Thanks for the explanation! I think I understand.

So this patch makes us only create a branch there if we don't happen to fall through to the right place. Does that mean that if we ran some CFG-related pass after this, it would not see a valid CFG? (I guess we don't run such a pass now, but I wonder if we may reorder passes in the future at some point.)

aheejin added a comment.EditedMar 20 2019, 6:47 AM

Thanks for the explanation! I think I understand.
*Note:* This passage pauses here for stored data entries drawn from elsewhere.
File: src/hdl/aes_block_cipher_top_macros.svh
// Assertion macros for the AES block cipher files, used by the AES controller.
`ifndef AES_BLOCK_CIPHER_TOP_MACROS_SVH
`define AES_BLOCK_CIPHER_TOP_MACROS_SVH

// Implication checked at every rising clock edge outside reset.
`define AES_ASSERT_IMP(label, clk, rst_n, cond, prop, msg) \
  label: assert property (@(posedge clk) disable iff (!rst_n) (cond) |-> (prop)) \
    else $error(msg);

// Next-cycle implication checked outside reset.
`define AES_ASSERT_NXT(label, clk, rst_n, cond, prop, msg) \
  label: assert property (@(posedge clk) disable iff (!rst_n) (cond) |=> (prop)) \
    else $error(msg);

`endif

File: src/hdl/aes_pkg.sv
// ----------------------------------------------------------------------------
// AES package
// Types, constants and byte-level functions shared by the cipher modules.
// ----------------------------------------------------------------------------
`timescale 1ns / 1ps
package aes_pkg;

  // Round key store: one 128-bit row per round key, fully decoded index.
  localparam int RK_ROWS = 16;

  // Register indexes.
  localparam logic [2:0] REG_KEY0 = 3'd0;
  localparam logic [2:0] REG_KEY1 = 3'd1;
  localparam logic [2:0] REG_KEY2 = 3'd2;
  localparam logic [2:0] REG_KEY3 = 3'd3;
  localparam logic [2:0] REG_KLEN = 3'd4;

  localparam logic OP_ENC = 1'b0;
  localparam logic OP_DEC = 1'b1;

  typedef enum logic [2:0] {
    ST_IDLE, ST_EXPAND, ST_LOAD, ST_ROUND, ST_DONE
  } aes_state_t;

  // Controller to datapath.
  typedef struct packed {
    logic       load;      // load input block with first key addition
    logic       round;     // perform one round
    logic       last;      // round is the final one (no mix)
    logic       exp_init;  // start key expansion
    logic       exp_step;  // produce one schedule word
    logic [3:0] rnd;       // round key index in use
  } aes_cmd_t;

  // Datapath to controller.
  typedef struct packed {
    logic exp_done;
  } aes_stat_t;

  typedef logic [7:0] byte_t;

  function automatic byte_t sbox(input byte_t a);
    byte_t t [256] = '{
    8'h63,8'h7c,8'h77,8'h7b,8'hf2,8'h6b,8'h6f,8'hc5,8'h30,8'h01,8'h67,8'h2b,8'hfe,8'hd7,8'hab,8'h76,
    8'hca,8'h82,8'hc9,8'h7d,8'hfa,8'h59,8'h47,8'hf0,8'had,8'hd4,8'ha2,8'haf,8'h9c,8'ha4,8'h72,8'hc0,
    8'hb7,8'hfd,8'h93,8'h26,8'h36,8'h3f,8'hf7,8'hcc,8'h34,8'ha5,8'he5,8'hf1,8'h71,8'hd8,8'h31,8'h15,
    8'h04,8'hc7,8'h23,8'hc3,8'h18,8'h96,8'h05,8'h9a,8'h07,8'h12,8'h80,8'he2,8'heb,8'h27,8'hb2,8'h75,
    8'h09,8'h83,8'h2c,8'h1a,8'h1b,8'h6e,8'h5a,8'ha0,8'h52,8'h3b,8'hd6,8'hb3,8'h29,8'he3,8'h2f,8'h84,
    8'h53,8'hd1,8'h00,8'hed,8'h20,8'hfc,8'hb1,8'h5b,8'h6a,8'hcb,8'hbe,8'h39,8'h4a,8'h4c,8'h58,8'hcf,
    8'hd0,8'hef,8'haa,8'hfb,8'h43,8'h4d,8'h33,8'h85,8'h45,8'hf9,8'h02,8'h7f,8'h50,8'h3c,8'h9f,8'ha8,
    8'h51,8'ha3,8'h40,8'h8f,8'h92,8'h9d,8'h38,8'hf5,8'hbc,8'hb6,8'hda,8'h21,8'h10,8'hff,8'hf3,8'hd2,
    8'hcd,8'h0c,8'h13,8'hec,8'h5f,8'h97,8'h44,8'h17,8'hc4,8'ha7,8'h7e,8'h3d,8'h64,8'h5d,8'h19,8'h73,
    8'h60,8'h81,8'h4f,8'hdc,8'h22,8'h2a,8'h90,8'h88,8'h46,8'hee,8'hb8,8'h14,8'hde,8'h5e,8'h0b,8'hdb,
    8'he0,8'h32,8'h3a,8'h0a,8'h49,8'h06,8'h24,8'h5c,8'hc2,8'hd3,8'hac,8'h62,8'h91,8'h95,8'he4,8'h79,
    8'he7,8'hc8,8'h37,8'h6d,8'h8d,8'hd5,8'h4e,8'ha9,8'h6c,8'h56,8'hf4,8'hea,8'h65,8'h7a,8'hae,8'h08,
    8'hba,8'h78,8'h25,8'h2e,8'h1c,8'ha6,8'hb4,8'hc6,8'he8,8'hdd,8'h74,8'h1f,8'h4b,8'hbd,8'h8b,8'h8a,
    8'h70,8'h3e,8'hb5,8'h66,8'h48,8'h03,8'hf6,8'h0e,8'h61,8'h35,8'h57,8'hb9,8'h86,8'hc1,8'h1d,8'h9e,
    8'he1,8'hf8,8'h98,8'h11,8'h69,8'hd9,8'h8e,8'h94,8'h9b,8'h1e,8'h87,8'he9,8'hce,8'h55,8'h28,8'hdf,
    8'h8c,8'ha1,8'h89,8'h0d,8'hbf,8'he6,8'h42,8'h68,8'h41,8'h99,8'h2d,8'h0f,8'hb0,8'h54,8'hbb,8'h16};
    return t[a];
  endfunction

  function automatic byte_t sbox_inv(input byte_t a);
    byte_t t [256] = '{
    8'h52,8'h09,8'h6a,8'hd5,8'h30,8'h36,8'ha5,8'h38,8'hbf,8'h40,8'ha3,8'h9e,8'h81,8'hf3,8'hd7,8'hfb,
    8'h7c,8'he3,8'h39,8'h82,8'h9b,8'h2f,8'hff,8'h87,8'h34,8'h8e,8'h43,8'h44,8'hc4,8'hde,8'he9,8'hcb,
    8'h54,8'h7b,8'h94,8'h32,8'ha6,8'hc2,8'h23,8'h3d,8'hee,8'h4c,8'h95,8'h0b,8'h42,8'hfa,8'hc3,8'h4e,
    8'h08,8'h2e,8'ha1,8'h66,8'h28,8'hd9,8'h24,8'hb2,8'h76,8'h5b,8'ha2,8'h49,8'h6d,8'h8b,8'hd1,8'h25,
    8'h72,8'hf8,8'hf6,8'h64,8'h86,8'h68,8'h98,8'h16,8'hd4,8'ha4,8'h5c,8'hcc,8'h5d,8'h65,8'hb6,8'h92,
    8'h6c,8'h70,8'h48,8'h50,8'hfd,8'hed,8'hb9,8'hda,8'h5e,8'h15,8'h46,8'h57,8'ha7,8'h8d,8'h9d,8'h84,
    8'h90,8'hd8,8'hab,8'h00,8'h8c,8'hbc,8'hd3,8'h0a,8'hf7,8'he4,8'h58,8'h05,8'hb8,8'hb3,8'h45,8'h06,
    8'hd0,8'h2c,8'h1e,8'h8f,8'hca,8'h3f,8'h0f,8'h02,8'hc1,8'haf,8'hbd,8'h03,8'h01,8'h13,8'h8a,8'h6b,
    8'h3a,8'h91,8'h11,8'h41,8'h4f,8'h67,8'hdc,8'hea,8'h97,8'hf2,8'hcf,8'hce,8'hf0,8'hb4,8'he6,8'h73,
    8'h96,8'hac,8'h74,8'h22,8'he7,8'had,8'h35,8'h85,8'he2,8'hf9,8'h37,8'he8,8'h1c,8'h75,8'hdf,8'h6e,
    8'h47,8'hf1,8'h1a,8'h71,8'h1d,8'h29,8'hc5,8'h89,8'h6f,8'hb7,8'h62,8'h0e,8'haa,8'h18,8'hbe,8'h1b,
    8'hfc,8'h56,8'h3e,8'h4b,8'hc6,8'hd2,8'h79,8'h20,8'h9a,8'hdb,8'hc0,8'hfe,8'h78,8'hcd,8'h5a,8'hf4,
    8'h1f,8'hdd,8'ha8,8'h33,8'h88,8'h07,8'hc7,8'h31,8'hb1,8'h12,8'h10,8'h59,8'h27,8'h80,8'hec,8'h5f,
    8'h60,8'h51,8'h7f,8'ha9,8'h19,8'hb5,8'h4a,8'h0d,8'h2d,8'he5,8'h7a,8'h9f,8'h93,8'hc9,8'h9c,8'hef,
    8'ha0,8'he0,8'h3b,8'h4d,8'hae,8'h2a,8'hf5,8'hb0,8'hc8,8'heb,8'hbb,8'h3c,8'h83,8'h53,8'h99,8'h61,
    8'h17,8'h2b,8'h04,8'h7e,8'hba,8'h77,8'hd6,8'h26,8'he1,8'h69,8'h14,8'h63,8'h55,8'h21,8'h0c,8'h7d};
    return t[a];
  endfunction

  function automatic byte_t xtime(input byte_t a);
    return {a[6:0], 1'b0} ^ (a[7] ? 8'h1b : 8'h00);
  endfunction

  function automatic logic [31:0] sbox_word(input logic [31:0] w);
    return {sbox(w[31:24]), sbox(w[23:16]), sbox(w[15:8]), sbox(w[7:0])};
  endfunction

  // Forward column mix on one 32-bit column, row 0 in the top byte.
  function automatic logic [31:0] mix_col(input logic [31:0] c);
    byte_t a0, a1, a2, a3;
    a0 = c[31:24]; a1 = c[23:16]; a2 = c[15:8]; a3 = c[7:0];
    return {xtime(a0) ^ xtime(a1) ^ a1 ^ a2 ^ a3,
            a0 ^ xtime(a1) ^ xtime(a2) ^ a2 ^ a3,
            a0 ^ a1 ^ xtime(a2) ^ xtime(a3) ^ a3,
            xtime(a0) ^ a0 ^ a1 ^ a2 ^ xtime(a3)};
  endfunction

  // Inverse mix: a premultiply by {05,00,04,00} then the forward mix.
  function automatic logic [31:0] inv_mix_col(input logic [31:0] c);
    byte_t a0, a1, a2, a3, u, v;
    a0 = c[31:24]; a1 = c[23:16]; a2 = c[15:8]; a3 = c[7:0];
    u = xtime(xtime(a0 ^ a2));
    v = xtime(xtime(a1 ^ a3));
    return mix_col({a0 ^ u, a1 ^ v, a2 ^ u, a3 ^ v});
  endfunction

endpackage

File: src/hdl/aes_ctrl.sv
// ----------------------------------------------------------------------------
// AES controller
// Sequences key expansion and the rounds of one block.
// ----------------------------------------------------------------------------
`timescale 1ns / 1ps
`include "aes_block_cipher_top_macros.svh"
module aes_ctrl import aes_pkg::*; (
  input  logic       clk,
  input  logic       rst_n,
  input  logic       in_fire,
  input  logic       in_op,
  input  logic       keys_ok,
  input  logic [1:0] klen,
  input  aes_stat_t  stat,
  input  logic       out_ready,
  output logic       in_ready,
  output logic       out_valid,
  output logic       keys_set,
  output aes_cmd_t   cmd
);

  aes_state_t state_r, state_nxt;
  logic [3:0] cnt_r, cnt_nxt;
  logic       op_r, op_nxt;
  logic [3:0] nr;

  assign nr = (klen == 2'd0) ? 4'd10 : (klen == 2'd1) ? 4'd12 : 4'd14;

  // State register.
  always_ff @(posedge clk) begin
    if (!rst_n) begin
      state_r <= ST_IDLE;
      cnt_r   <= '0;
      op_r    <= 1'b0;
    end else begin
      state_r <= state_nxt;
      cnt_r   <= cnt_nxt;
      op_r    <= op_nxt;
    end
  end

  // Next state and commands; cnt holds the number of the round in progress.
  always_comb begin
    state_nxt = state_r;
    cnt_nxt   = cnt_r;
    op_nxt    = op_r;
    cmd       = '0;
    in_ready  = 1'b0;
    out_valid = 1'b0;
    keys_set  = 1'b0;
    cmd.rnd   = (op_r == OP_DEC) ? nr - cnt_r : cnt_r;
    unique case (state_r)
      ST_IDLE: begin
        in_ready = 1'b1;
        // The first key of the offered block is fetched while it transfers.
        cmd.rnd  = (in_op == OP_DEC) ? nr : 4'd0;
        if (in_fire) begin
          op_nxt  = in_op;
          cnt_nxt = '0;
          if (keys_ok) begin
            state_nxt = ST_LOAD;
          end else begin
            cmd.exp_init = 1'b1;
            state_nxt    = ST_EXPAND;
          end
        end
      end
      ST_EXPAND: begin
        cmd.exp_step = 1'b1;
        if (stat.exp_done) begin
          keys_set  = 1'b1;
          state_nxt = ST_LOAD;
        end
      end
      ST_LOAD: begin
        cmd.load  = 1'b1;
        cnt_nxt   = 4'd1;
        state_nxt = ST_ROUND;
      end
      ST_ROUND: begin
        cmd.round = 1'b1;
        cmd.last  = (cnt_r == nr);
        cnt_nxt   = cnt_r + 4'd1;
        if (cnt_r == nr) state_nxt = ST_DONE;
      end
      ST_DONE: begin
        out_valid = 1'b1;
        if (out_ready) state_nxt = ST_IDLE;
      end
      default: state_nxt = ST_IDLE;
    endcase
  end

  `AES_ASSERT_NXT(a_load_then_round, clk, rst_n, state_r == ST_LOAD, state_r == ST_ROUND,
    "load not followed by a round")
  `AES_ASSERT_IMP(a_cnt_bound, clk, rst_n, state_r == ST_ROUND, cnt_r <= nr && cnt_r != 4'd0,
    "round count out of range")
  `AES_ASSERT_NXT(a_result_held, clk, rst_n, out_valid && !out_ready, out_valid,
    "result dropped before transfer")

endmodule

File: config.mk
export PLATFORM = sky130hd
export DESIGN_NAME = aes_ctrl
export DESIGN_NICKNAME = d
export VERILOG_FILES = /design/src/hdl/aes_pkg.sv /design/src/hdl/aes_ctrl.sv
export VERILOG_INCLUDE_DIRS = /design/src /design/src/hdl
export SDC_FILE = /design/constraint.sdc
export NUM_CORES = 1
export LEC_CHECK = 0
export ABC_AREA = 1
export BUFFER_PORTS_ARGS = -buffer_cell sky130_fd_sc_hd__buf_2
export CAP_MARGIN = 15
export CORE_UTILIZATION = 48
export CTS_CLUSTER_SIZE = 24
export DETAILED_ROUTE_END_ITERATION = 6
export GPL_TIMING_DRIVEN = 0
export PLACE_DENSITY = 0.8
export SLEW_MARGIN = 20
export SYNTH_ARGS = -nofsm -noshare
export SYNTH_HDL_FRONTEND = slang
export SYNTH_SLANG_ARGS = --single-unit
File: constraint.sdc
create_clock -name clk -period 2.1 [get_ports clk]
set_input_delay 0.42 -clock clk [delete_from_list [all_inputs] [get_ports clk]]
set_output_delay 0.42 -clock clk [all_outputs]
set_load 0.02 [all_outputs]
==> flow_metrics.tcl <==
set metrics [dict create \
    outcome "complete, no violations" \
    num_io_pins 21 \
    syn_area_per_cell_um2 6.575 \
    yosys_register_bits 8 \
    synthArstFlopShare_pct 0 \
    io_buffers 20 \
    fillCellCount 106 \
    ant_nets 0 \
    hold_path.class "in -> reg" \
    worst_pin_slew_ns 0.3221 \
    setup_viol 0 \
    syn_area_um2 644.4 \
    power_density_mw_per_mm2 901.1 \
    wl_per_cell_um 10.82 \
    maxCapViolations 0 \
    hold_violations 0 \
    final_nets 137 \
    power_mw 0.7486 \
    place.gp.congestion 0.7578 \
    fin_setup_tns_ns 0 \
    fin_area_um2 830.8 \
    area_growth_pct 28.93 \
    dp_hpwl_mm 1.130 \
    diodes 0 \
    drtIter0Drc 17 \
    netlist-cell-type-count 21 \
    rows 12 \
    yosys_warnings 0 \
    finClkSkew_ns 0.005220 \
    netlist_instances 98 \
    syn-num-nets 112 \
    endpoint_kind "primary output" \
    h-tree-depth 1 \
    first_pass_iters 4 \
    dp_slack_ns -0.0007747 \
    grt_pass1_vias 562 \
    critPathLaunchType "input port" \
    yosysSeqAreaShare_pct 24.85 \
    cts-buffers-inserted 3 \
    arrival_ns 1.62 \
    holdBufCountCts 0 \
    worst_hold_slack_ns 0.4463 \
    grt_max_degree 8 \
    cts_tree "done" \
    synth-edff-count 0 \
    worstPathRequired_ns 1.68 \
    ir_drop_mv 0.5229 \
    grt-ovfl-total 0 \
    wirelength_mm 1.461 \
    route.detailed.drc 0 \
    grt_use_total_pct 22.92 \
    drive_gt1_share_pct 36.36 \
    die_y_um 38.64 \
    grt_setup_unrepaired "yes" \
    ys.flop_type "dfxtp_1" \
    worstSkewPairLatency_ns 0.26 \
    min_period_over_period_pct 97.28 \
    placed_cell_area_um2 762.0 \
    core_area_mm2 0.001171 \
    maxSlewHeadroom_pct 78.50 \
    die_width_um 38.64 \
    cts_root_buf "clkbuf_4" \
    clkTransAtPathRegs_ns 0.05 \
    drv_slew 0 \
    grt_pass1_wl_mm 2.283 \
    routed-via-count 717 \
    path_class "in -> out" \
    worstPathMaxFanout 5 \
    layout_setup_ws_ns 0.05712 \
    avgViaCountPerCell 5.311 \
    dieArea_mm2 0.001493 \
    min_period_ns 2.043 \
    antenna_found_initial 0 \
    fmax_mhz 489.5 \
    clk_path_buf_depth 2 \
    r2r_slack_ns 0.60 \
    p_leak_nw 0.4120 \
    start_util_pct 55.02 \
    clock_sinks 8 \
]
-- cells by family (layout without fill, tap and decap cells) --
| kind of cell | count (synthesis) | after routing | share of synthesized area [%] |
|---|---|---|---|
| adders and majority gates | 5 | 5 | 10.87 |
| and+or+nand+nor | 48 | 48 | 37.09 |
| AOI/OAI and AO/OA | 18 | 18 | 14.56 |
| DFF | 8 | 8 | 24.85 |
| buffers and inverters | 17 | 40 | 9.903 |
| xor gates and xnor gates | 2 | 2 | 2.719 |
-- cell type report --
class | count | area, um2 | share of cell area [%]
clock buffers | 3 | 22.52 | 2.711
multi-input cells | 73 | 446.7 | 53.76
well taps | 14 | 17.52 | 2.108
flip-flops and latches | 8 | 166.4 | 20.03
inverters | 17 | 66.31 | 7.982
repair buffers | 20 | 111.4 | 13.40
-- Yosys cell counts, types with 2 or more instances --
library cell,count,area share (%)
inv_1,16,9.3
nand2_1,14,8.2
nand3_1,12,9.3
nor2_1,12,7.0
a21oi_1,11,8.5
dfxtp_1,8,25
o21ai_0,5,3.9
ha_1,4,7.8
nand2_2,2,1.9
nor2_2,2,1.9
nor2_4,2,3.5
-- stage by stage --
stage | util, % | std cells
6_report | 70.94 | 135
5_1_grt | 70.94 | 135
4_1_cts | 68.27 | 135
3_5_place_dp | 65.06 | 132
3_3_place_gp | 65.06 | 132
2_1_floorplan | - | 98
-- placed cells by master, fill, tap and decap left out, types with 2 or more instances in the layout --
cell type and instances:
inv_1 12, o21ai_1 2, inv_2 4, buf_2 17, a21oi_1 11, nor2_1 11, buf_4 2, dfxtp_1 5
nor2_2 2, nand2_2 2, clkbuf_4 3, nand2_1 14, o21ai_0 2, nor2_4 3, nand3_1 12, dfxtp_2 2
ha_1 3
-- sequential cells by signal, summed over array words and instances (netlist names) --
signal	count
cnt_r	4
state_r	3
op_r	1
-- layer usage --
layer,part of all wire [%],up-vias,track usage [%]
met5,0,-,0
met4,0.89,0,10.34
met3,5.3,2,5.202
met2,44,21,33.33
met1,50,327,31.79
li1,-,367,-
-- worst paths after layout --
path                                from    endpoint  cells past startpoint
worst max-delay path             klen[1]      cmd[3]                     10
worst max register to register  cnt_r[1]  state_r[1]                     10
worst min register to register  cnt_r[1]    cnt_r[1]                      2
worst min-delay path               rst_n  state_r[1]                      3
-- where the power goes --
group / internal (mW) / switching, mW / total, mW
clock network: 0.0655 / 0.0540 / 0.120
registers: 0.180 / 0.0348 / 0.215
logic: 0.141 / 0.273 / 0.414
total: 0.386 / 0.362 / 0.749
-- critical path, cell delays in order --
cell,delay [ns]
buf_4,0.12
nor2_1,0.13
inv_1,0.09
ha_4,0.24
a21oi_1,0.14
nand2_1,0.09
nand3_1,0.07
nand2_1,0.05
o21ai_1,0.10
buf_2,0.17
-- timing repair --
action / in CTS / in global routing
cloned: 0 / 0
pin swaps: 0 / 4
gates resized for setup: 5 / 14
setup endpoints to repair: 3 / 3
setup buffers: 0 / 0
(Power assumes the default switching activity.)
So this patch makes us only create a branch there if we don't happen to fall through to the right place. Does that mean that if we ran some CFG-related pass after this, it would not see a valid CFG? (I guess we don't run such a pass now, but I wonder if we may reorder passes in the future at some point.)

I don't think so.

  1. This pass should be the last pass that modifies CFG anyway, considering what this pass does. (There's an exception for exception handling in D48345 though)
  2. Even if for some reason we have to change CFG after this pass, that pass is responsible for making everything valid, as in other CFG-changing passes. That does not change whether the pass is before or after this pass.

But to think about it, because CFGSort tried to preserve the BB order if possible, actually it may be worthwhile to figure out if there is a predecessor that is the layout predecessor of the entry and try to place the routing block after that, which can save a branch. Let me try that.

aheejin planned changes to this revision.Mar 20 2019, 8:09 AM
aheejin updated this revision to Diff 191708.EditedMar 21 2019, 8:35 AM

Layout predecessor optimization. Now if there's a layout predecessor to the entry, we generate the routing block right after the layout predecessor. So now there's no case we need to analyze branch and generate extra brs.

aheejin updated this revision to Diff 191720.Mar 21 2019, 9:29 AM
  • Comment grammar fix
kripken accepted this revision.Mar 25 2019, 2:48 PM

Nice!

This revision is now accepted and ready to land.Mar 25 2019, 2:48 PM
This revision was automatically updated to reflect the committed changes.